Exercises to try
Walking is a low-impact exercise that offers numerous health benefits. It improves cardiovascular health, strengthens bones, and aids in maintaining a healthy weight2.
Start with shorter walks and gradually increase the duration and intensity. To make it more enjoyable, invite a friend or join a walking group in your community.
Read our article on the most frequently asked questions about walking
Strength training is crucial for maintaining muscle mass and strength, which tend to decline with age3. It also helps improve balance and coordination, reducing the risk of falls.
Begin with light weights or resistance bands and focus on major muscle groups, such as the legs, arms, back, and core. Seek guidance from a fitness professional to ensure proper form and prevent injury.
Water exercises, such as swimming or water aerobics, provide a gentle and joint-friendly workout. They offer resistance for muscle strengthening while reducing stress on the joints.
Many community centres and swimming pools offer specialised classes for older adults, making it a great opportunity to socialise while staying active.
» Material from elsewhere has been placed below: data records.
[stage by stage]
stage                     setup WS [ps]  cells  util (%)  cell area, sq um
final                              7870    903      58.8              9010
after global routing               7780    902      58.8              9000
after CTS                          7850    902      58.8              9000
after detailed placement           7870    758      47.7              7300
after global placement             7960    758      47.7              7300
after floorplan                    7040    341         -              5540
[config.mk]
export PLATFORM = sky130hd
export DESIGN_NAME = sample_scheduler_flat
export DESIGN_NICKNAME = d
export VERILOG_FILES = /design/src/rtl/sample_scheduler_pkg.sv /design/src/rtl/sample_scheduler_if.sv /design/src/rtl/sample_scheduler_rr_arbiter.sv /design/src/rtl/sample_scheduler.sv /design/src/flat_wrapper.sv
export SDC_FILE = /design/constraint.sdc
export NUM_CORES = 1
export LEC_CHECK = 0
export CORE_UTILIZATION = 35
export DETAILED_ROUTE_END_ITERATION = 16
export GPL_TIMING_DRIVEN = 0
export PLACE_DENSITY = 0.54
export SYNTH_ARGS = -nofsm -noshare
export SYNTH_HDL_FRONTEND = slang
export SYNTH_HIERARCHICAL = 1
export SYNTH_SLANG_ARGS = --single-unit
[constraint.sdc]
create_clock -name clk -period 7.85 [get_ports clk]
set_clock_uncertainty 0.1 [all_clocks]
set_input_delay 1.57 -clock clk [delete_from_list [all_inputs] [get_ports clk]]
set_output_delay 1.57 -clock clk [all_outputs]
set_load 0.01 [all_outputs]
>Read more on the health benefits of swimming
Yoga and Tai Chi
Yoga and Tai Chi are excellent exercises for older adults as they improve flexibility, balance, and overall body awareness.
These practices also promote relaxation and stress reduction. Look for beginner-level classes or instructional videos tailored to seniors' needs.
Cycling or stationary biking
Cycling or using a stationary bike is a low-impact exercise that improves cardiovascular fitness, leg strength, and joint mobility.
Start with shorter sessions and gradually increase the duration as your fitness improves. Consider investing in a stationary bike for convenience and ease of use at home.